WASHINGTON -- The Antarctic ozone hole, which yawns wide every Southern Hemisphere spring, reached its annual peak on Sept. 12. It stretched to 10.05 million square miles, the ninth largest ozone hole on record. Above the South Pole, the ozone hole reached its deepest point of the season on Oct. 9, tying this year for the 10th lowest in this 26-year record.
NASA and the National Oceanic and Atmospheric Administration (NOAA) use balloon-borne instruments, ground-based instruments and satellites to monitor the annual Antarctic ozone hole, global levels of ozone in the stratosphere and the manmade chemicals that contribute to ozone depletion.
"The colder than average temperatures in the stratosphere this year caused a larger than average ozone hole," said Paul Newman, chief scientist for atmospheres at NASA's Goddard Space Flight Center in Greenbelt, Md. "Even though it was relatively large, the area of this year's ozone hole was within the range we'd expect given the levels of manmade ozone-depleting chemicals that continue to persist in the atmosphere."

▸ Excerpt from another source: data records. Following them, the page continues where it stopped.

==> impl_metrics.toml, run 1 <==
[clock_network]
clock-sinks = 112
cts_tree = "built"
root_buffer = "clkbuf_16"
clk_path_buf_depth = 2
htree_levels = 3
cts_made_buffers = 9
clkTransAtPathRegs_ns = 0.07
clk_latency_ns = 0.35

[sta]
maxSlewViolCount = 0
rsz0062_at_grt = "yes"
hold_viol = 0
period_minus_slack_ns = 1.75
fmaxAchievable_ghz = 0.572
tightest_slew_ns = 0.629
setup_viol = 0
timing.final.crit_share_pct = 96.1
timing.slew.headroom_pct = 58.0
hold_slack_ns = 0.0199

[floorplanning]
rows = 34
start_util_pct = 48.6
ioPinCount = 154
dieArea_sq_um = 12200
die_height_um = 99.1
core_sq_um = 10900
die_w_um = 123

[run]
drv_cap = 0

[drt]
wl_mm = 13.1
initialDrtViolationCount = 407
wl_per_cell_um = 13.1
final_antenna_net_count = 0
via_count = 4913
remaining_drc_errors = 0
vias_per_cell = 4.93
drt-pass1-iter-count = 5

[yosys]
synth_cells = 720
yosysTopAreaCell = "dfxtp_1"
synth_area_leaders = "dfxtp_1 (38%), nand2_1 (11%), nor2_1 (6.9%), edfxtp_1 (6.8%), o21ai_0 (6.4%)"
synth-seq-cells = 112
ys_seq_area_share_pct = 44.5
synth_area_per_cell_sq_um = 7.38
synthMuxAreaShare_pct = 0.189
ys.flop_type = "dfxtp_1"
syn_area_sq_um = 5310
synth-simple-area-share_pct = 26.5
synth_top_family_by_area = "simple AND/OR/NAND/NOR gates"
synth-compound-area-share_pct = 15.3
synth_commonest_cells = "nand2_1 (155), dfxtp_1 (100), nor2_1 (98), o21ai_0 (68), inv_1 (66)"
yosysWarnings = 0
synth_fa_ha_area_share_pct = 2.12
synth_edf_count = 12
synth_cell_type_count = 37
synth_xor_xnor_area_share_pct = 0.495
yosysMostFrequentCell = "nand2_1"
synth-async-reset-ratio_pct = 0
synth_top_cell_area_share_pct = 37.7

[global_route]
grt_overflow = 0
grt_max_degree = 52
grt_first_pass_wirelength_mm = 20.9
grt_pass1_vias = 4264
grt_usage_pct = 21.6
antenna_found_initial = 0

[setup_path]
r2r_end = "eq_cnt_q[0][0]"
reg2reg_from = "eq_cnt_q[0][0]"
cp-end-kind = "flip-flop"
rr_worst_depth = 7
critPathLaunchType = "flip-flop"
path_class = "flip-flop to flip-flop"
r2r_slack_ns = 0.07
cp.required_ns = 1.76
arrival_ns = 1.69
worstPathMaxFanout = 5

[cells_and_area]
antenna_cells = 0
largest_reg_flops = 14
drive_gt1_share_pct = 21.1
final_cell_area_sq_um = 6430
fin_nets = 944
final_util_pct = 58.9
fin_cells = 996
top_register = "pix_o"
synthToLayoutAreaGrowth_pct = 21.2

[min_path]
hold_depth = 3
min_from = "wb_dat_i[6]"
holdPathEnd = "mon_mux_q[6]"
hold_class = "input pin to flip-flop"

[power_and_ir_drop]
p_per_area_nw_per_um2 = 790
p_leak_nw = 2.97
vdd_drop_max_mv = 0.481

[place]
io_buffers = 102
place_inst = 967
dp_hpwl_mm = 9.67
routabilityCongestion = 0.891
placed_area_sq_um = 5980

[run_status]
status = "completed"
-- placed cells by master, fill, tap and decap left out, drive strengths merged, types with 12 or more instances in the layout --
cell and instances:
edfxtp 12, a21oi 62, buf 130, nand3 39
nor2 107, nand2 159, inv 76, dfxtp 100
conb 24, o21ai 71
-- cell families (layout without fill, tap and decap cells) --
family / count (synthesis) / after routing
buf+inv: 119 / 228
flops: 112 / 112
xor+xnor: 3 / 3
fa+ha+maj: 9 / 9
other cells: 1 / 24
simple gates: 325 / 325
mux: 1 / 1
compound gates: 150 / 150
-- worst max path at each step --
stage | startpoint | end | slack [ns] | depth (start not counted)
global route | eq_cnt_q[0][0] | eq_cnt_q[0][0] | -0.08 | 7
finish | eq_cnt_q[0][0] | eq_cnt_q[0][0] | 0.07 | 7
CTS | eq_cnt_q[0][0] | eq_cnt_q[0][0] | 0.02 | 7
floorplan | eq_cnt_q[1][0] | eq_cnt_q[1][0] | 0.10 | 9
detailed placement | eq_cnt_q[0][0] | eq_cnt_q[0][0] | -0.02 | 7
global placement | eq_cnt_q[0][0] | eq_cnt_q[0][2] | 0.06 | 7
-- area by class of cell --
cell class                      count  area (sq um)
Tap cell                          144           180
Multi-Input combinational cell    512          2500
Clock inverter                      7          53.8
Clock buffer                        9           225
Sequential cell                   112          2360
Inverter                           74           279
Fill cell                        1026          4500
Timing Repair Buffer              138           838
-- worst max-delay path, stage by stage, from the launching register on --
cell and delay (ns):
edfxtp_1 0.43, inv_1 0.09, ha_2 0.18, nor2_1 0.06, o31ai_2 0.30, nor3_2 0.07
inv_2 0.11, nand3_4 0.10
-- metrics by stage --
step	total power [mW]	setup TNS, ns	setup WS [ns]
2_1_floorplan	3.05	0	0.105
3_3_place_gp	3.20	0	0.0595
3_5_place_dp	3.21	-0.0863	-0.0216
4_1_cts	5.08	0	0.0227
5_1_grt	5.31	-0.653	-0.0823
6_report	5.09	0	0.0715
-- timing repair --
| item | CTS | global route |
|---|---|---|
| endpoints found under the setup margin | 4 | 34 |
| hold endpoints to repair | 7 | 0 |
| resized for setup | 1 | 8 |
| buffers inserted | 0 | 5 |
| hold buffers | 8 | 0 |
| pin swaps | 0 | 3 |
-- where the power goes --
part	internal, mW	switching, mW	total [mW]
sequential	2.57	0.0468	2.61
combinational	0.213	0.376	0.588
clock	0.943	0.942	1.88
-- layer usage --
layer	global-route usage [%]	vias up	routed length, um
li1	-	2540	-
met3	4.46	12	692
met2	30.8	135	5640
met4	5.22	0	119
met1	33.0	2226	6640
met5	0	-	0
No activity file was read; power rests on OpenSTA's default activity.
## src/mcr_cfg.svh

```systemverilog
// Constants for the mode-control register block: bit positions,
// reset value and write-check masks.
// Assumes inclusion by the block's design file and its package only.
`ifndef MCR_CFG_SVH
`define MCR_CFG_SVH

// Field positions inside the 64-bit register
`define MCR_BIT_PROT_ON 0
`define MCR_BIT_WAIT_MON 1
`define MCR_BIT_EMUL 2
`define MCR_BIT_SWITCHED 3
`define MCR_BIT_TYPE 4
`define MCR_BIT_NUM_ERR 5
`define MCR_BIT_WR_GUARD 16
`define MCR_BIT_ALIGN_MASK 18
`define MCR_BIT_LEGACY_WT 29
`define MCR_BIT_FILL_OFF 30
`define MCR_BIT_XLATE 31

// Register width and the half kept by non-long-mode accesses
`define MCR_WIDTH 64
`define MCR_LOW_WIDTH 32

// Value after reset: only the fixed type flag is set
`define MCR_RESET_VAL 64'h0000_0000_0000_0010

// Bits that software can never clear
`define MCR_FORCED_ONES 64'h0000_0000_0000_0010

// Privilege level at which alignment faults apply
`define MCR_USER_PRIV 2'h3

`endif

```

## src/mcr_pkg.sv

```systemverilog
// Types shared by the mode-control register block and its bench.
// Assumes the constants header is available for widths.
`include "mcr_cfg.svh"

package mcr_pkg;

    // Instruction and memory events that the core presents for checking
    typedef struct packed {
        logic wait_op;
        logic fp_op;
        logic media_op;
        logic unaligned_ref;
    } mcr_exec_t;

    // Faults raised by the checks, one-cycle pulses
    typedef struct packed {
        logic device_unavailable_fault;
        logic invalid_opcode_fault;
        logic protection_fault;
        logic alignment_fault;
    } mcr_fault_t;

    // Cache-side requests
    typedef struct packed {
        logic read_hit;
        logic write_hit;
        logic miss;
    } mcr_cache_req_t;

    // Write-decision states for the register update path
    typedef enum logic [1:0] {
        MCR_WR_IDLE = 2'b00,
        MCR_WR_TAKE = 2'b01,
        MCR_WR_FAULT = 2'b10
    } mcr_wr_res_t;

endpackage : mcr_pkg
```

## src/mcr_mode_ctl.sv

```systemverilog
// Mode-control register with the execution, numeric-error, paging and
// cache checks that its bits steer.
// Assumes all inputs are synchronous to CORE_CLK and that the core
// presents each instruction or access event as a one-cycle pulse.
`timescale 1ns/1ps
`include "mcr_cfg.svh"

////////////////////////////////////////////////////////////////////////////////
module mcr_mode_ctl
    import mcr_pkg::*;
(
    input wire logic CORE_CLK,
    input wire logic RST_N,
    input wire logic CLK_EN,
    // Register access by the move instructions
    input wire logic LONG_MODE,
    input wire logic WR_STROBE,
    input wire logic [63:0] WR_DATA,
    input wire logic CLEAR_SWITCHED,
    input wire logic TASK_SWITCH,
    output logic [63:0] RD_DATA,
    // Checks on executing instructions
    input wire mcr_exec_t EXEC_EVT,
    input wire logic ALIGN_CHECK_FLAG,
    input wire logic [1:0] CURRENT_PRIVILEGE,
    output mcr_fault_t FAULTS,
    // Numeric error routing
    input wire logic FP_EXC_PENDING,
    input wire logic FP_ERROR_IGNORE_IN,
    output logic FP_ERROR_OUT,
    output logic FP_EXC_INTERNAL,
    // Paging and protection
    input wire logic SUP_WRITE_RO_PAGE,
    output logic SUP_WRITE_BLOCK,
    output logic PROT_MODE_ON,
    output logic PAGING_ON,
    // Cache control
    input wire mcr_cache_req_t CACHE_REQ,
    output logic CACHE_FILL_EN,
    output logic CACHE_READ_SERVE,
    output logic CACHE_WB_INVALIDATE,
    output logic PAGE_CACHE_CTL_IGNORE
);

    ////////////////////////////////////////////////////////////////////////////
    // Register state and write decision

    logic [63:0] mode_q;
    logic [63:0] mode_d;
    logic [63:0] wr_eff;
    mcr_wr_res_t wr_res;
    logic switched_d;

    // Field views of the stored register
    logic prot_on;
    logic wait_mon;
    logic emul;
    logic switched;
    logic num_err_int;
    logic wr_guard;
    logic align_mask;
    logic fill_off;
    logic xlate;

    assign prot_on = mode_q[`MCR_BIT_PROT_ON];
    assign wait_mon = mode_q[`MCR_BIT_WAIT_MON];
    assign emul = mode_q[`MCR_BIT_EMUL];
    assign switched = mode_q[`MCR_BIT_SWITCHED];
    assign num_err_int = mode_q[`MCR_BIT_NUM_ERR];
    assign wr_guard = mode_q[`MCR_BIT_WR_GUARD];
    assign align_mask = mode_q[`MCR_BIT_ALIGN_MASK];
    assign fill_off = mode_q[`MCR_BIT_FILL_OFF];
    assign xlate = mode_q[`MCR_BIT_XLATE];

    // Data as it would land: legacy writes zero the upper half
    always_comb begin
        if (LONG_MODE) begin
            wr_eff = WR_DATA;
        end else begin
            wr_eff = {32'h0000_0000, WR_DATA[31:0]};
        end
    end

    // Classify a write; both faults are judged on the landing value
    always_comb begin
        if (!WR_STROBE) begin
            wr_res = MCR_WR_IDLE;
        end else if (LONG_MODE && (WR_DATA[63:32] != 32'h0000_0000)) begin
            wr_res = MCR_WR_FAULT;
        end else if (wr_eff[`MCR_BIT_XLATE] && !wr_eff[`MCR_BIT_PROT_ON]) begin
            wr_res = MCR_WR_FAULT;
        end else begin
            wr_res = MCR_WR_TAKE;
        end
    end

    // Switched flag: task switch set beats any clear in the same cycle
    always_comb begin
        switched_d = switched;
        case (wr_res)
            MCR_WR_TAKE: switched_d = wr_eff[`MCR_BIT_SWITCHED];
            MCR_WR_IDLE: switched_d = switched;
            MCR_WR_FAULT: switched_d = switched;
            default: switched_d = switched;
        endcase
        if (CLEAR_SWITCHED) begin
            switched_d = 1'b0;
        end
        if (TASK_SWITCH) begin
            switched_d = 1'b1;
        end
    end

    // Next register value; reserved and legacy bits store as written
    always_comb begin
        mode_d = mode_q;
        case (wr_res)
            MCR_WR_TAKE: mode_d = wr_eff;
            MCR_WR_FAULT: mode_d = mode_q;
            MCR_WR_IDLE: mode_d = mode_q;
            default: mode_d = mode_q;
        endcase
        mode_d[`MCR_BIT_SWITCHED] = switched_d;
        mode_d = mode_d | `MCR_FORCED_ONES;
    end

    // Register update, frozen while the clock enable is low
    always_ff @(posedge CORE_CLK) begin
        if (!RST_N) begin
            mode_q <= `MCR_RESET_VAL;
        end else if (CLK_EN) begin
            mode_q <= mode_d;
        end
    end

    ////////////////////////////////////////////////////////////////////////////
    // Read-back path

    // Registered so the output comes from a flop; tracks the next value
    always_ff @(posedge CORE_CLK) begin
        if (!RST_N) begin
            RD_DATA <= `MCR_RESET_VAL;
        end else if (CLK_EN) begin
            if (LONG_MODE) begin
                RD_DATA <= mode_d;
            end else begin
                RD_DATA <= {32'h0000_0000, mode_d[31:0]};
            end
        end
    end

    ////////////////////////////////////////////////////////////////////////////
    // Instruction checks

    logic nm_d;
    logic ud_d;
    logic ac_d;

    // Emulation outranks the switched flag for media instructions
    always_comb begin
        nm_d = 1'b0;
        ud_d = 1'b0;
        if (EXEC_EVT.wait_op && wait_mon && switched) begin
            nm_d = 1'b1;
        end
        if (EXEC_EVT.fp_op && (emul || switched)) begin
            nm_d = 1'b1;
        end
        if (EXEC_EVT.media_op) begin
            if (emul) begin
                ud_d = 1'b1;
            end else if (switched) begin
                nm_d = 1'b1;
            end
        end
    end

    // Alignment check only at the least privileged level
    assign ac_d = EXEC_EVT.unaligned_ref && align_mask && ALIGN_CHECK_FLAG
                  && (CURRENT_PRIVILEGE == `MCR_USER_PRIV);

    // Fault pulses, one cycle after the triggering event
    always_ff @(posedge CORE_CLK) begin
        if (!RST_N) begin
            FAULTS <= '0;
        end else if (CLK_EN) begin
            FAULTS.device_unavailable_fault <= nm_d;
            FAULTS.invalid_opcode_fault <= ud_d;
            FAULTS.protection_fault <= (wr_res == MCR_WR_FAULT);
            FAULTS.alignment_fault <= ac_d;
        end
    end

    ////////////////////////////////////////////////////////////////////////////
    // Numeric error routing

    // External path only while internal handling is off
    always_ff @(posedge CORE_CLK) begin
        if (!RST_N) begin
            FP_ERROR_OUT <= 1'b0;
            FP_EXC_INTERNAL <= 1'b0;
        end else if (CLK_EN) begin
            FP_ERROR_OUT <= FP_EXC_PENDING && !num_err_int
                            && !FP_ERROR_IGNORE_IN;
            FP_EXC_INTERNAL <= FP_EXC_PENDING && num_err_int;
        end
    end

    ////////////////////////////////////////////////////////////////////////////
    // Protection and paging state

    // Mode levels follow the register with one flop of delay
    always_ff @(posedge CORE_CLK) begin
        if (!RST_N) begin
            PROT_MODE_ON <= 1'b0;
            PAGING_ON <= 1'b0;
            SUP_WRITE_BLOCK <= 1'b0;
        end else if (CLK_EN) begin
            PROT_MODE_ON <= prot_on;
            PAGING_ON <= xlate;
            SUP_WRITE_BLOCK <= SUP_WRITE_RO_PAGE && wr_guard;
        end
    end

    ////////////////////////////////////////////////////////////////////////////
    // Cache control

    // Fill permission and hit handling; misses with fills off change nothing
    always_ff @(posedge CORE_CLK) begin
        if (!RST_N) begin
            CACHE_FILL_EN <= 1'b0;
            CACHE_READ_SERVE <= 1'b0;
            CACHE_WB_INVALIDATE <= 1'b0;
            PAGE_CACHE_CTL_IGNORE <= 1'b0;
        end else if (CLK_EN) begin
            CACHE_FILL_EN <= !fill_off;
            CACHE_READ_SERVE <= CACHE_REQ.read_hit;
            CACHE_WB_INVALIDATE <= CACHE_REQ.write_hit && fill_off;
            PAGE_CACHE_CTL_IGNORE <= fill_off && xlate;
        end
    end

endmodule : mcr_mode_ctl

```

The ozone layer helps protect the planet's surface from harmful ultraviolet radiation. Ozone depletion results in more incoming radiation that can hit the surface, elevating the risk of skin cancer and other harmful effects.
"The manmade chemicals known to destroy ozone are slowly declining because of international action, but there are still large amounts of these chemicals doing damage," said James Butler, director of NOAA's Global Monitoring Division in Boulder, Colo.
In the Antarctic spring (August and September) the sun begins rising again after several months of darkness and polar-circling winds keep cold air trapped above the continent. Sunlight-sparked reactions involving ice clouds and manmade chemicals begin eating away at the ozone. Most years, the conditions for ozone depletion ease before early December when the seasonal hole closes.